Published: 01 May 1995 Publication History

Abstract

Programming models based on messaging continue to be an important programming model for parallel machines. Messaging costs are strongly influenced by a machine's network interface architecture. We examine the impact of architectural support for messaging in two machines --- the TMC CM-5 and the Cray T3D --- by exploring the design and performance of several messaging implementations. The additional features in the T3D support remote operations: memory access, fetch-and-increment, atomic swaps, and prefetch.Experiments on the CM-5 show that requiring processor involvement for message reception can increase the communication overheads from 60% to 300% for moderate variations in computation grain size at the destination. In contrast, the T3D hardware for remote operations decouples message reception from processor activity, producing high-performance messaging independent of computation grain size or variability.In addition, hardware support for a shared address space in the T3D can be used to solve the output contention problem (output hot spots), producing messaging implementations that are robust over a wide variety of traffic patterns. Atomic swap hardware can be used to build a distributed message queue, enabling a "pull" messaging scheme where the destination requests data transfer upon receive. This scheme uses prefetches to mask receive latency.
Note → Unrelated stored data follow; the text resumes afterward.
File: src/hdl/fsr_host.sv
// The Wishbone register port and the placing of the registers are this design's own decisions.
`timescale 1ns/10ps
// How it works
// - Host clears status before any retry or recovery.
// - Host follows suspend with read-status to check.
// - Host holds reset released and keeps protect, voltage pins steady while suspended.
// - Host spaces erase suspend after resume.
// - Host reads status after program suspend.
// - Host resumes program before erase, else ignored.
// - Host spaces program suspend after resume.
module fsr_host #(
   parameter int GAP_CYC = fsr_pkg::RESUME_GAP_CYC
) (
   input  wire logic                  clk,
   input  wire logic                  nrst,
   input  wire fsr_pkg::fsr_wb_req_t  wb_i,
   output fsr_pkg::fsr_wb_rsp_t       wb_o,
   output fsr_pkg::fsr_bus_t          bus,
   input  wire logic [15:0]           dq_i,
   output fsr_pkg::fsr_ctl_t          ctl
);
   import fsr_pkg::*;

   localparam int GAP_W = $clog2(GAP_CYC + 1);

   typedef enum logic [1:0] {M_IDLE, M_CMD, M_STAT, M_READ} fsr_mst_t;
   typedef struct packed {
      fsr_mst_t          st;
      fsr_op_t           op;
      logic              tgt_prog;
      logic [ADDR_W-1:0] addr;
      logic [15:0]       wdata;
      logic [15:0]       rdata;
      logic [7:0]        status;
      logic              err;
      logic              esusp;
      logic              psusp;
      logic              refused;
      logic              pin_rst;
      logic              pin_wp;
      logic              pin_vpp;
      logic [GAP_W-1:0]  gap;
      logic              ack;
      logic [31:0]       dat;
   } fsr_host_st_t;

   fsr_host_st_t st_r;
   fsr_host_st_t st_nxt;
   logic         acc;
   logic         start;
   fsr_op_t      new_op;
   logic         cy_req;
   logic         cy_we;
   logic [15:0]  cy_data;
   logic         cy_done;
   logic [15:0]  cy_rdata;
   logic         susp;

   function automatic logic cmd_ok(input fsr_op_t op, input logic tgt_prog,
                                   input fsr_host_st_t s);
      logic ok;
      ok = 1'b1;
      if (s.err && op != OP_RD_STATUS && op != OP_CLR_STATUS) begin
         ok = 1'b0;
      end
      if (op == OP_SUSPEND && s.gap != '0) begin
         ok = 1'b0;
      end
      if (op == OP_RESUME && !tgt_prog && s.psusp) begin
         ok = 1'b0;
      end
      return ok;
   endfunction : cmd_ok

   function automatic logic [15:0] cmd_word(input fsr_op_t op,
                                            input logic [15:0] wd);
      logic [15:0] w;
      w = wd;
      unique case (op)
         OP_SUSPEND:    w = {8'h00, OPC_SUSPEND};
         OP_RESUME:     w = {8'h00, OPC_RESUME};
         OP_RD_STATUS:  w = {8'h00, OPC_RD_STATUS};
         OP_CLR_STATUS: w = {8'h00, OPC_CLR_STATUS};
         OP_RD_ARRAY:   w = {8'h00, OPC_RD_ARRAY};
         default:       w = wd;
      endcase
      return w;
   endfunction : cmd_word

   assign susp   = st_r.esusp || st_r.psusp;
   assign new_op = fsr_op_t'(wb_i.dat[2:0]);

   always_comb begin
      st_nxt     = st_r;
      st_nxt.ack = 1'b0;
      start      = 1'b0;
      acc        = wb_i.cyc && wb_i.stb && !st_r.ack;
      if (st_r.gap != '0) begin
         st_nxt.gap = st_r.gap - 1'b1;
      end
      if (acc) begin
         st_nxt.ack = 1'b1;
         case (wb_i.adr)
            REG_CMD:    st_nxt.dat = {28'h0, st_r.tgt_prog, st_r.op};
            REG_ADDR:   st_nxt.dat = 32'(st_r.addr);
            REG_WDATA:  st_nxt.dat = {16'h0000, st_r.wdata};
            REG_STATUS: st_nxt.dat = {st_r.rdata, 3'h0, st_r.refused,
                                      st_r.psusp, st_r.esusp, st_r.err,
                                      st_r.st != M_IDLE, st_r.status};
            REG_PINS:   st_nxt.dat = {29'h0, st_r.pin_vpp, st_r.pin_wp,
                                      st_r.pin_rst};
            default:    st_nxt.dat = 32'h0000_0000;
         endcase
         if (wb_i.we) begin
            case (wb_i.adr)
               REG_CMD: begin
                  if (st_r.st == M_IDLE && wb_i.dat[2:0] <= 3'(OP_READ)
                      && cmd_ok(new_op, wb_i.dat[3], st_r)) begin
                     start           = 1'b1;
                     st_nxt.op       = new_op;
                     st_nxt.tgt_prog = wb_i.dat[3];
                     st_nxt.refused  = 1'b0;
                     st_nxt.st = (new_op == OP_READ) ? M_READ : M_CMD;
                  end else begin
                     st_nxt.refused = 1'b1;
                  end
               end
               REG_ADDR:  st_nxt.addr  = wb_i.dat[ADDR_W-1:0];
               REG_WDATA: st_nxt.wdata = wb_i.dat[15:0];
               REG_PINS: begin
                  // Pin levels are frozen while anything is suspended
                  if (!susp) begin
                     st_nxt.pin_rst = wb_i.dat[0];
                     st_nxt.pin_wp  = wb_i.dat[1];
                     st_nxt.pin_vpp = wb_i.dat[2];
                  end
               end
               default: ;
            endcase
         end
      end
      unique case (st_r.st)
         M_IDLE: ;
         M_CMD: begin
            if (cy_done) begin
               if (st_r.op == OP_SUSPEND) begin
                  st_nxt.st = M_STAT;
               end else if (st_r.op == OP_RESUME) begin
                  st_nxt.gap = GAP_W'(GAP_CYC);
                  if (st_r.tgt_prog) begin
                     st_nxt.psusp = 1'b0;
                  end else begin
                     st_nxt.esusp = 1'b0;
                  end
                  st_nxt.st = M_READ;
               end else if (st_r.op == OP_CLR_STATUS) begin
                  st_nxt.err = 1'b0;
                  st_nxt.st  = M_IDLE;
               end else if (st_r.op == OP_WRITE) begin
                  st_nxt.st = M_IDLE;
               end else begin
                  st_nxt.st = M_READ;
               end
            end
         end
         M_STAT: begin
            if (cy_done) begin
               st_nxt.st = M_READ;
            end
         end
         M_READ: begin
            if (cy_done) begin
               st_nxt.st = M_IDLE;
               if (st_r.op == OP_RD_ARRAY || st_r.op == OP_READ) begin
                  st_nxt.rdata = cy_rdata;
               end else begin
                  st_nxt.status = cy_rdata[7:0];
                  // Errors accumulate until software clears them
                  if ((cy_rdata[7:0] & ERR_MASK) != 8'h00) begin
                     st_nxt.err = 1'b1;
                  end
                  if (st_r.op != OP_RESUME) begin
                     st_nxt.esusp = cy_rdata[SB_WSM_READY]
                                    && cy_rdata[SB_ERASE_SUSP]
                                    || cy_rdata[SB_ERASE_SUSP]
                                    && st_r.esusp;
                     st_nxt.psusp = cy_rdata[SB_WSM_READY]
                                    && cy_rdata[SB_PROG_SUSP];
                  end
               end
            end
         end
      endcase
   end

   always_ff @(posedge clk) begin
      if (!nrst) begin
         st_r <= '0;
      end else begin
         st_r <= st_nxt;
      end
   end

   assign cy_req  = st_r.st != M_IDLE;
   assign cy_we   = st_r.st != M_READ;
   assign cy_data = (st_r.st == M_STAT) ? {8'h00, OPC_RD_STATUS}
                                        : cmd_word(st_r.op, st_r.wdata);

   fsr_cycle u_cycle (
      .clk   (clk),
      .nrst  (nrst),
      .req   (cy_req),
      .we    (cy_we),
      .addr  (st_r.addr),
      .wdata (cy_data),
      .dq_i  (dq_i),
      .done  (cy_done),
      .rdata (cy_rdata),
      .bus   (bus)
   );

   assign wb_o.ack   = st_r.ack;
   assign wb_o.dat   = st_r.dat;
   assign ctl.rst_n  = !st_r.pin_rst || susp;
   assign ctl.wp     = st_r.pin_wp;
   assign ctl.vpp_en = st_r.pin_vpp;
endmodule : fsr_host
While this yields performance robust over output contention, its base cost is competitive only for small messages (up to 64 bytes) because of the high cost of issuing and resolving prefetches in the T3D. Emulation shows that if the interaction costs can be reduced by a factor of eight (250ns to 31ns), perhaps by moving the prefetch queue on chip, and there is a corresponding increase in the prefetch queue size, the pull scheme can give superior performance in all eases.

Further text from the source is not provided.